**Work request:** In the data below, one line contains "a211oi | 128 | 1.4" and a later one contains "o211ai | 18 | 0.20". Print both, with every line between them, exactly and alone.

=-=-=-=-=

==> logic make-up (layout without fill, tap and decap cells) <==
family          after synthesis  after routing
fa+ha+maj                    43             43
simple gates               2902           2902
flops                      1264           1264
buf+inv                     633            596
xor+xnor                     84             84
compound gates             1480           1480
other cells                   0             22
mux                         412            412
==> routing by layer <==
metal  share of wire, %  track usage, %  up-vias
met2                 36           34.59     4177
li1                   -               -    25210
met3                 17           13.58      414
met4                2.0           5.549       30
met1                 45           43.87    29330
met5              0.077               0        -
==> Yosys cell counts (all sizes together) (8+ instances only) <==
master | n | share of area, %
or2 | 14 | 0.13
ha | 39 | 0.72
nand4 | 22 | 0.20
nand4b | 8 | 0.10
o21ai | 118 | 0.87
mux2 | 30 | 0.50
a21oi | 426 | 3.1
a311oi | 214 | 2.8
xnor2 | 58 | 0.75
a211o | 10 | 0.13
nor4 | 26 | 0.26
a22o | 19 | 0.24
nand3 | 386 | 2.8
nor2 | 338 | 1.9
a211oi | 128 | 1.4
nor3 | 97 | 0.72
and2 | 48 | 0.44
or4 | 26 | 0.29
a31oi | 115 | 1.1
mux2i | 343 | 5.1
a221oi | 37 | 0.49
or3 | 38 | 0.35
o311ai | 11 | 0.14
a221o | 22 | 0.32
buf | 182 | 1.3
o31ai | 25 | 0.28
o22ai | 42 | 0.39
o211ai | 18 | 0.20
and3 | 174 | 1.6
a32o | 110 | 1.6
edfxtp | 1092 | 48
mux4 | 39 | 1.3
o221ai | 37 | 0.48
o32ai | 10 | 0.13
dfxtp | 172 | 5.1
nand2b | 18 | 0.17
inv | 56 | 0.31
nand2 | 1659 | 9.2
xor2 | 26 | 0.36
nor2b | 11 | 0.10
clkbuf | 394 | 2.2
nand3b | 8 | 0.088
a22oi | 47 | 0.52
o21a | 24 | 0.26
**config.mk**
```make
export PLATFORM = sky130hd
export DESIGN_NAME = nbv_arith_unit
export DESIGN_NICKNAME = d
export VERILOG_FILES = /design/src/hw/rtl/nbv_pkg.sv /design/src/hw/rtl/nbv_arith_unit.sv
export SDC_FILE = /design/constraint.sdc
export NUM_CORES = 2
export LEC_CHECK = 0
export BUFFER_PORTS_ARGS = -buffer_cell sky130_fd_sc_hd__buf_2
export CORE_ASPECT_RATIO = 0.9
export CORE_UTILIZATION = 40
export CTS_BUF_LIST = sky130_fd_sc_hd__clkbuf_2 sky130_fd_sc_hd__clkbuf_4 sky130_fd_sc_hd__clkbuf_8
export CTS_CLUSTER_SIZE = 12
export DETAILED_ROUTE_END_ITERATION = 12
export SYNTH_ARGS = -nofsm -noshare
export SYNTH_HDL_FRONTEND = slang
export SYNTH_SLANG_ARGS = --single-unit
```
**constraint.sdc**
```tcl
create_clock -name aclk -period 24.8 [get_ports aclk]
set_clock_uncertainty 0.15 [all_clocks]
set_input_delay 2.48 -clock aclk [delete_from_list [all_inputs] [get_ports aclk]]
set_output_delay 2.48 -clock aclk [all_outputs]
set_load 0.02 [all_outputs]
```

=-=-=-=-=

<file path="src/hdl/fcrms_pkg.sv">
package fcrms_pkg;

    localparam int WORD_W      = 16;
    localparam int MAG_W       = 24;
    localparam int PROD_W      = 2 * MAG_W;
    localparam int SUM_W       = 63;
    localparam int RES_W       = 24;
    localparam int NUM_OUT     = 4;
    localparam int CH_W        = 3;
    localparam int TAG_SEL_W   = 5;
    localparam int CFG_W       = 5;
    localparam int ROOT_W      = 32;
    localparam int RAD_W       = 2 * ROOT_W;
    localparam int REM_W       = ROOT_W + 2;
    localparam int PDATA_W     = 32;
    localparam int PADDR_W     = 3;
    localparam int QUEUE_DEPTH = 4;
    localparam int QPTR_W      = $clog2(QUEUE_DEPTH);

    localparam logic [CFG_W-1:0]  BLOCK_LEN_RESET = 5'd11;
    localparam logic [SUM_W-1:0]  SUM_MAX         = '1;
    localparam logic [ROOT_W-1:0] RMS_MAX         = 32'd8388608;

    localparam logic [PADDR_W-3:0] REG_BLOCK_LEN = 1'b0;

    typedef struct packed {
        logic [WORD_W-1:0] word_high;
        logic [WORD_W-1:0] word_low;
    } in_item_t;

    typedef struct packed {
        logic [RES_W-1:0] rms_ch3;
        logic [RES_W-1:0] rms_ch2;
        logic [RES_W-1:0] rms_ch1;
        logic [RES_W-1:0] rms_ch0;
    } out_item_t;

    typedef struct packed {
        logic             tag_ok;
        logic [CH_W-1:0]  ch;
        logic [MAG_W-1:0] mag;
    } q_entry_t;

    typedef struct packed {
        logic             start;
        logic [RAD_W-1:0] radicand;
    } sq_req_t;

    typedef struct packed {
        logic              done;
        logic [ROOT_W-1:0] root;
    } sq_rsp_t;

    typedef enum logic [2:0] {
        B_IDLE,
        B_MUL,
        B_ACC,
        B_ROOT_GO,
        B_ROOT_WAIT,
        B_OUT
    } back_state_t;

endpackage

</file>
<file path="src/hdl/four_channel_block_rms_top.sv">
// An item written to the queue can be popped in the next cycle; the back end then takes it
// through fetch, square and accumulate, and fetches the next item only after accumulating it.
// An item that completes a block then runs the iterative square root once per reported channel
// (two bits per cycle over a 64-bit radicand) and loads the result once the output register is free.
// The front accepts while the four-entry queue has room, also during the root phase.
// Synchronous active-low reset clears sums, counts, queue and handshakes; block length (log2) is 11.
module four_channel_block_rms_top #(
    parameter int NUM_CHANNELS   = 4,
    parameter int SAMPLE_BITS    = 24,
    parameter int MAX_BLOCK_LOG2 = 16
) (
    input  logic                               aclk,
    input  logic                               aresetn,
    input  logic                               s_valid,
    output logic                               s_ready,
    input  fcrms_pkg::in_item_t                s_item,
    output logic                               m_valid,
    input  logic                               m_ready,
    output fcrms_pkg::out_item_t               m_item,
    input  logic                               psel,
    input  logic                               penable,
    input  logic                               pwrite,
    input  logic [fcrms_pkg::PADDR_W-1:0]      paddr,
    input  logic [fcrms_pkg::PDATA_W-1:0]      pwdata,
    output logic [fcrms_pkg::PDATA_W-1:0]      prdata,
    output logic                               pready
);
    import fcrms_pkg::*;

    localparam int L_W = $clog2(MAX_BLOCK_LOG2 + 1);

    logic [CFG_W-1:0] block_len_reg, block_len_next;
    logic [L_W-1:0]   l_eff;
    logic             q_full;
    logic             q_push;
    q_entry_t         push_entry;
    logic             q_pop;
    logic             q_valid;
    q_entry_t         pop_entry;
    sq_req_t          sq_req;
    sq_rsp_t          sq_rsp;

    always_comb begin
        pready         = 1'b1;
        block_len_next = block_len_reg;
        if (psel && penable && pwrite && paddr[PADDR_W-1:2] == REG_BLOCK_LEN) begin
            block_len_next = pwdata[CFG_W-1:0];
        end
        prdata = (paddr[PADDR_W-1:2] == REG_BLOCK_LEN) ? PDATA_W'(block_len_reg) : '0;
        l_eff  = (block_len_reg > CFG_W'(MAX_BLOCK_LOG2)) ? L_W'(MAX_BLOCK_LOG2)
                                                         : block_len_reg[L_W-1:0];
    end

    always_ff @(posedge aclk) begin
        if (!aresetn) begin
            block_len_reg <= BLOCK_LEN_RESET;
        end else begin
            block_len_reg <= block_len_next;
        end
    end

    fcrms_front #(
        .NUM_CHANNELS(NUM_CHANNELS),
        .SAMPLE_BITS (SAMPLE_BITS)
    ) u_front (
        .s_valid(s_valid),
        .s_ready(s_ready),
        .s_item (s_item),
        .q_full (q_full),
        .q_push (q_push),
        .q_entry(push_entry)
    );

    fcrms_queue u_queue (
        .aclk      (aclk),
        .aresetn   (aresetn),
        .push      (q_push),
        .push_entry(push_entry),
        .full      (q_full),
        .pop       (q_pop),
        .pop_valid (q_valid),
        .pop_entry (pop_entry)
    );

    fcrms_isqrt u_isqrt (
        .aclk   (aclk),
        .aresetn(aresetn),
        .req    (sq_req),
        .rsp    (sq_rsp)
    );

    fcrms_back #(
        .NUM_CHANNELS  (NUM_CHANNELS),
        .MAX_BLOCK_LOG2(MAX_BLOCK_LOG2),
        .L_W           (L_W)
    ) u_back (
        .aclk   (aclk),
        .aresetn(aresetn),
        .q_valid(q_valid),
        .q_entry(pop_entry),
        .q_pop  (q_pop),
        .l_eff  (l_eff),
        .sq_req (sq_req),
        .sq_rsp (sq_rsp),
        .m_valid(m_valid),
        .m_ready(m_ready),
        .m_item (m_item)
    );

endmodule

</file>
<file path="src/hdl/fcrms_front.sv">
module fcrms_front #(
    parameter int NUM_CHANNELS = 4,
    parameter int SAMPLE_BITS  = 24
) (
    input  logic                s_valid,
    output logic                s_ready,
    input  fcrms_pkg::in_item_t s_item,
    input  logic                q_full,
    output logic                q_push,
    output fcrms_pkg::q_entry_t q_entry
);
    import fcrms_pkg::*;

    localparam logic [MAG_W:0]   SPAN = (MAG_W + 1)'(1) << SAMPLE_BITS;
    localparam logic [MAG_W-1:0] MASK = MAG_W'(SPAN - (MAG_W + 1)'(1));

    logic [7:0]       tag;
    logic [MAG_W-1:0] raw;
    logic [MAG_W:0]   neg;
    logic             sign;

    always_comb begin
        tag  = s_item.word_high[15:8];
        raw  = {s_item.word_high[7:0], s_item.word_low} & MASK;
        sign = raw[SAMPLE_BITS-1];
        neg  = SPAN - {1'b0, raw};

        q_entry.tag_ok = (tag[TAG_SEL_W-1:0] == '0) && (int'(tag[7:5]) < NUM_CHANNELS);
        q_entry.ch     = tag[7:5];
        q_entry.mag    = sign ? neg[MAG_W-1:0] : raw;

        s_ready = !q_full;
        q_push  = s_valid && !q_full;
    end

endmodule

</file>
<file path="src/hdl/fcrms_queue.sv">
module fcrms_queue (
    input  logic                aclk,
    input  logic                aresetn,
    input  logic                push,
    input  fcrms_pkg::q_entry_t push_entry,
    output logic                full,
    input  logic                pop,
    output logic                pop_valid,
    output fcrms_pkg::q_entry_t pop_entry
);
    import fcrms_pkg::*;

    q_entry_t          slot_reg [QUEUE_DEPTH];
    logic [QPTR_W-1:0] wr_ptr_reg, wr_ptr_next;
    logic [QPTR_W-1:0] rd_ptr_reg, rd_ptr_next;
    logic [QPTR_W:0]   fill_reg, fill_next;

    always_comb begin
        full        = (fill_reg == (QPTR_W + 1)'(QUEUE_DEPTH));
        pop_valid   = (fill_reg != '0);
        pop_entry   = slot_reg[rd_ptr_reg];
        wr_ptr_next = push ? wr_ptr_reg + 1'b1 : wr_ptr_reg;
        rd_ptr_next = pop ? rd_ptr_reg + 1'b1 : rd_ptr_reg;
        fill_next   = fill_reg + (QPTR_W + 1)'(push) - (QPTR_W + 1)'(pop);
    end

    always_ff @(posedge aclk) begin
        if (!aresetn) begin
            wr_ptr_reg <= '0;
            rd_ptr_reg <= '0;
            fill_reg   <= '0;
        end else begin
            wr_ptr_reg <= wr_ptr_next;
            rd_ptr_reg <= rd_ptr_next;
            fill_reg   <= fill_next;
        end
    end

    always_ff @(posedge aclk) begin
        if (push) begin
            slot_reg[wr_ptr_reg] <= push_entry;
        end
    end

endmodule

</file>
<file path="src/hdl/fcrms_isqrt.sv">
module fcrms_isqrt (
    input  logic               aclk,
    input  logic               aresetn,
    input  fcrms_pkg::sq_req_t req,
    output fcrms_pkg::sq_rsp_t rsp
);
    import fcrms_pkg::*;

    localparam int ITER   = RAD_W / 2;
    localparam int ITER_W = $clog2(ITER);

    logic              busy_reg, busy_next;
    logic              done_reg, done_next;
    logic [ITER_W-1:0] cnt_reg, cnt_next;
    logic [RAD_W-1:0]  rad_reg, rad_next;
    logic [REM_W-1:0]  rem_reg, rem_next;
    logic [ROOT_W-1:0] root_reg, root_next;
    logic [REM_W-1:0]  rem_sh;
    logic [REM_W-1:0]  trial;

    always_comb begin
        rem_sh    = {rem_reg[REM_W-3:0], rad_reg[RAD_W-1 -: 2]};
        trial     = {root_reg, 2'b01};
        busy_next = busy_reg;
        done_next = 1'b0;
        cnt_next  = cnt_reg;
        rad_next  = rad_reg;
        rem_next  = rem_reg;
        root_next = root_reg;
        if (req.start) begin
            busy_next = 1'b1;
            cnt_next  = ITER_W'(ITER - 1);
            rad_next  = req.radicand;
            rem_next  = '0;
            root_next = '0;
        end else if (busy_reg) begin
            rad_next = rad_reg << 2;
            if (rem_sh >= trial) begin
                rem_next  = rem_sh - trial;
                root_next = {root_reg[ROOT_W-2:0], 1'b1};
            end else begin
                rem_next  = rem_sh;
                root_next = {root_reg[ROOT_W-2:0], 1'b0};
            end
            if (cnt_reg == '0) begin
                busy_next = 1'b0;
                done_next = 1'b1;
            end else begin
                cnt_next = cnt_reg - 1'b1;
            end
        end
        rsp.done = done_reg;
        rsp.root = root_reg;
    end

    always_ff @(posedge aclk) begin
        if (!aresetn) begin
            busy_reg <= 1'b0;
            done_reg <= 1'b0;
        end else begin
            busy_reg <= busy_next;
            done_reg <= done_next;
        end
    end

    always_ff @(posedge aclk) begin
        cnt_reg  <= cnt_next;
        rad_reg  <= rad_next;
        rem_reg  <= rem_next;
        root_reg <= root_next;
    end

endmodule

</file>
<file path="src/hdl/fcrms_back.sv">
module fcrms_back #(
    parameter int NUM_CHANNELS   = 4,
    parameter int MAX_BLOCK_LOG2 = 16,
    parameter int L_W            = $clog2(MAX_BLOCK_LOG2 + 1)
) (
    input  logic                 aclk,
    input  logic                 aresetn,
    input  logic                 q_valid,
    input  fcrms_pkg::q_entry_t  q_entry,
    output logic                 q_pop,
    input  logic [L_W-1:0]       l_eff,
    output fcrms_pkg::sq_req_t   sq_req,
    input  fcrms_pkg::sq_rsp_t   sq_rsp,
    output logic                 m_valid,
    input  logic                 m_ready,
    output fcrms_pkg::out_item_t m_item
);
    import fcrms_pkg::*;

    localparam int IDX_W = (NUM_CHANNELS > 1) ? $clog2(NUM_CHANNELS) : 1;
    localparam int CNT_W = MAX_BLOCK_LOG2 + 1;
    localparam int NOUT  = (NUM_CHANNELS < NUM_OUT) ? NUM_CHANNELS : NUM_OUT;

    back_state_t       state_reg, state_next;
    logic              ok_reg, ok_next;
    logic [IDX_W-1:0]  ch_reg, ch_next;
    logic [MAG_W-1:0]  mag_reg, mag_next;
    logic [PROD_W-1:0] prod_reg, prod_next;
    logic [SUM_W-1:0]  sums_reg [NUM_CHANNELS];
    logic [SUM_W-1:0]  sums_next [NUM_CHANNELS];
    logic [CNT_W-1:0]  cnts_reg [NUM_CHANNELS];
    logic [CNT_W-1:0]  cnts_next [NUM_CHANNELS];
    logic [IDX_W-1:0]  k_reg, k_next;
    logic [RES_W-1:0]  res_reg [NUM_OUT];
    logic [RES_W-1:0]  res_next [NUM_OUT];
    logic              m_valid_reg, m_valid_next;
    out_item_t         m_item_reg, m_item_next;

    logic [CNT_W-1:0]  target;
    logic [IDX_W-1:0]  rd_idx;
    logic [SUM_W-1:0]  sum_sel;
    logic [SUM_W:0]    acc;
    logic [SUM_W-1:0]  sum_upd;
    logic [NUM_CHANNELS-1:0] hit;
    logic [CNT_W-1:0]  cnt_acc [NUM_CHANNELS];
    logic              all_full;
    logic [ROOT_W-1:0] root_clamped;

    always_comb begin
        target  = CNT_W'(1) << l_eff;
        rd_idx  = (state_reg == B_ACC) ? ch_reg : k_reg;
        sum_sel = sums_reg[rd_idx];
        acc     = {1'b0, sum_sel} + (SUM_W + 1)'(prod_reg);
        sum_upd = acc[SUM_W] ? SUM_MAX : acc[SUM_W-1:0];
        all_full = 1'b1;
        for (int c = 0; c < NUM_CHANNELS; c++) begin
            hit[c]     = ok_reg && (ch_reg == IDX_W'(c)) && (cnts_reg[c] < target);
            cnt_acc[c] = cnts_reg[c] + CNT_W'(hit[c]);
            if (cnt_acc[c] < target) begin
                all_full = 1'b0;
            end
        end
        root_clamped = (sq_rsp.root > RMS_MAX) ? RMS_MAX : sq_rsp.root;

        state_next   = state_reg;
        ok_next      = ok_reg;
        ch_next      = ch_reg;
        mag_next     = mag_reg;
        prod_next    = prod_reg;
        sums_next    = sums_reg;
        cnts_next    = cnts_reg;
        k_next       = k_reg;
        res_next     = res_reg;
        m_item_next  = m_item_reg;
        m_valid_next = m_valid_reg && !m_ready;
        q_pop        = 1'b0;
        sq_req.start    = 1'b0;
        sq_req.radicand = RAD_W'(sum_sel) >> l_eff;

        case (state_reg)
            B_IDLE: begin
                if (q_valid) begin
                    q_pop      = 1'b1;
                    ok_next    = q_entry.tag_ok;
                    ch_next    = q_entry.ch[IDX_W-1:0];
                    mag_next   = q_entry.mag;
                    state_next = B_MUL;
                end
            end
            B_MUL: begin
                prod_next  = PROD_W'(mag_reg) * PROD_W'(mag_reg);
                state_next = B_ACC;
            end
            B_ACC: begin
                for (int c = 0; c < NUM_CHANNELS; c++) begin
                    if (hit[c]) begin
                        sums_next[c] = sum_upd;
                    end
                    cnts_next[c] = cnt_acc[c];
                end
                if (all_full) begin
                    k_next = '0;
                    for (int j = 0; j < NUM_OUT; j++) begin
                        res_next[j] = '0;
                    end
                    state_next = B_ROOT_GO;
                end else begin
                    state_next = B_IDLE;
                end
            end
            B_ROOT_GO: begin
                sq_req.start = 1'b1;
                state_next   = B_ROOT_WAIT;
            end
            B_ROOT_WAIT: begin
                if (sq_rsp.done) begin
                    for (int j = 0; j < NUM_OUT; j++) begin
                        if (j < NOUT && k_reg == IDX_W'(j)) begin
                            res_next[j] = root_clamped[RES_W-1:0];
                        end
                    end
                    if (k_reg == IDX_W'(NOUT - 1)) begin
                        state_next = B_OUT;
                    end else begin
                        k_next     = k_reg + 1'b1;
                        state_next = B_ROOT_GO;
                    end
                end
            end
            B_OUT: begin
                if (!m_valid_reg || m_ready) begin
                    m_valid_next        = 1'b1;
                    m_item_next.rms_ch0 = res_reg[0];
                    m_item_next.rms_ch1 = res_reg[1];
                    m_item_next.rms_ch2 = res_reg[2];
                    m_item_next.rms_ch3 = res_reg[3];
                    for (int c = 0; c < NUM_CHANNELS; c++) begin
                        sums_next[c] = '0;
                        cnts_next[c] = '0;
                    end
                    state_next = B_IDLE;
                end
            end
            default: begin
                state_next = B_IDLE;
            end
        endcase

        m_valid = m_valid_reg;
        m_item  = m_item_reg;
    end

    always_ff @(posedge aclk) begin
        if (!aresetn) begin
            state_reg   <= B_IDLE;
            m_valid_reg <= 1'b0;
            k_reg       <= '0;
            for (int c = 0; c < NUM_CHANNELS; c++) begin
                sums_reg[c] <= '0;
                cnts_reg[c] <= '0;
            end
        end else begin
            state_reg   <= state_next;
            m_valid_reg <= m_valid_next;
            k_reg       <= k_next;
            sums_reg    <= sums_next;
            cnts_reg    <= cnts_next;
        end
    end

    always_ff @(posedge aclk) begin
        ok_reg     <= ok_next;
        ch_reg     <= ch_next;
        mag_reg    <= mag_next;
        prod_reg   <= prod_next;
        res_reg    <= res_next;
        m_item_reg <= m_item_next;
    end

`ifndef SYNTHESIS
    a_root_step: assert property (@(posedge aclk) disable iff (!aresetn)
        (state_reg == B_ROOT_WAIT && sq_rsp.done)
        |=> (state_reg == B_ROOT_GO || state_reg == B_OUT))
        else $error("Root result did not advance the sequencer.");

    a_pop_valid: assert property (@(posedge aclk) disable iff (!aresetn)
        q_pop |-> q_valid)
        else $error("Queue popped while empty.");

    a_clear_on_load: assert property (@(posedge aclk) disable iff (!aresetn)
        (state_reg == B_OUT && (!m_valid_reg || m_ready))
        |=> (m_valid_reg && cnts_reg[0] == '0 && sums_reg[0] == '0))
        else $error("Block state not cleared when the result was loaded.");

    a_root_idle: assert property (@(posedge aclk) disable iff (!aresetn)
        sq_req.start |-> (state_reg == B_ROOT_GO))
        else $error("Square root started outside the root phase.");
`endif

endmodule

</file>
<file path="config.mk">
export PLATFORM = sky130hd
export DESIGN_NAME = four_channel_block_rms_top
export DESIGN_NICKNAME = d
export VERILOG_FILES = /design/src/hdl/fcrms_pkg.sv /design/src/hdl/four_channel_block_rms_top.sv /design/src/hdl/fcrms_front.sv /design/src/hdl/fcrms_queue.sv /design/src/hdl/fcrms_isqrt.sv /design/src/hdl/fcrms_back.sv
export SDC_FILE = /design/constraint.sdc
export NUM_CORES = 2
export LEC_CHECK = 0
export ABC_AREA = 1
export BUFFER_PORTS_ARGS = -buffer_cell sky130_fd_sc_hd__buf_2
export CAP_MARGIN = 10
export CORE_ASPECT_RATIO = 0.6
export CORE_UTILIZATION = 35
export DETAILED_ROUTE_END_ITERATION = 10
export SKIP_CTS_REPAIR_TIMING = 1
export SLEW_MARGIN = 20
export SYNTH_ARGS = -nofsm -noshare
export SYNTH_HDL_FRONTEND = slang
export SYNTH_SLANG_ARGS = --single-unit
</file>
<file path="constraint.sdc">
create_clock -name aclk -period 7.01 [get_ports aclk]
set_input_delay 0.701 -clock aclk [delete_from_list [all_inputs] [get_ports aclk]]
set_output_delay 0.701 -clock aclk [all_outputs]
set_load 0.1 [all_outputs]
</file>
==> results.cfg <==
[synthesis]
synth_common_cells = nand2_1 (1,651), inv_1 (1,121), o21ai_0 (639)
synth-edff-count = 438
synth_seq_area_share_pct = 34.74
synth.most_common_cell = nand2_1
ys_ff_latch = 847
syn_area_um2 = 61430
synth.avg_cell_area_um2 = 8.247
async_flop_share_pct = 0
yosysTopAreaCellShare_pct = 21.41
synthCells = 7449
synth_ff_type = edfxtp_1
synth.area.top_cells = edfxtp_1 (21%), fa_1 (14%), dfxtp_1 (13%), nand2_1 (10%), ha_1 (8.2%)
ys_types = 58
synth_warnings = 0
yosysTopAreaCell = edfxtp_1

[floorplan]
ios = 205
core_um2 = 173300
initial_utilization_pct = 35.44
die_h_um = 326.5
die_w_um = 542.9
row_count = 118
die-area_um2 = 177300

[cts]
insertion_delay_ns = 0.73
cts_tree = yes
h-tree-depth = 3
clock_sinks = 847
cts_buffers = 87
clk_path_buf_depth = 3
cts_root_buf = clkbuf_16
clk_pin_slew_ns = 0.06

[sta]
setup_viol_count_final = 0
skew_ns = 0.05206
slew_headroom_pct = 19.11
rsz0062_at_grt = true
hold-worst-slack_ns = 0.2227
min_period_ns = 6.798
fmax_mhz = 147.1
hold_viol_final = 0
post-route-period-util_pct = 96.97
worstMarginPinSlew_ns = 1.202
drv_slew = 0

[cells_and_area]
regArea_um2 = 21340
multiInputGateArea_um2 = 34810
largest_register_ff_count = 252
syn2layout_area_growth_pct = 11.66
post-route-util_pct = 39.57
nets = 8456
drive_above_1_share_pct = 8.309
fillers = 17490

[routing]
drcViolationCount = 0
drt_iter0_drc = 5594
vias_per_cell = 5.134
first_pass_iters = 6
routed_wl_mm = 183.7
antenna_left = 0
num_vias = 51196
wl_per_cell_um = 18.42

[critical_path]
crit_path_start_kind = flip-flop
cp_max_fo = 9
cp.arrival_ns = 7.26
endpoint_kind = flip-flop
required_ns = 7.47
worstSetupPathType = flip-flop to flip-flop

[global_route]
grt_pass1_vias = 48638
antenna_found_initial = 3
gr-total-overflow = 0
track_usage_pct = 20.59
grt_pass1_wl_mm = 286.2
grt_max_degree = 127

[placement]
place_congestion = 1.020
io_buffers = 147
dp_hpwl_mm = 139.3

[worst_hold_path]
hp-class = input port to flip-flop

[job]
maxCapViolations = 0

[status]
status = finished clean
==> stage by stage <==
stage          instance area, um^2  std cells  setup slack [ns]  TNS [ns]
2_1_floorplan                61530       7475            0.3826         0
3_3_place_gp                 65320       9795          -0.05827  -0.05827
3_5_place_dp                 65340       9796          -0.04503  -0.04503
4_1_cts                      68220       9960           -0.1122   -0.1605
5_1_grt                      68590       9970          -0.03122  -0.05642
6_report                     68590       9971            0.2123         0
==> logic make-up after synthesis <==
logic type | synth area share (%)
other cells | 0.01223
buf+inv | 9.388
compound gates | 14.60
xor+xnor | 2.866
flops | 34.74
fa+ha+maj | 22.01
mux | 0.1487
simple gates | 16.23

=-=-=-=-=

**Exercise result:**
a211oi | 128 | 1.4
nor3 | 97 | 0.72
and2 | 48 | 0.44
or4 | 26 | 0.29
a31oi | 115 | 1.1
mux2i | 343 | 5.1
a221oi | 37 | 0.49
or3 | 38 | 0.35
o311ai | 11 | 0.14
a221o | 22 | 0.32
buf | 182 | 1.3
o31ai | 25 | 0.28
o22ai | 42 | 0.39
o211ai | 18 | 0.20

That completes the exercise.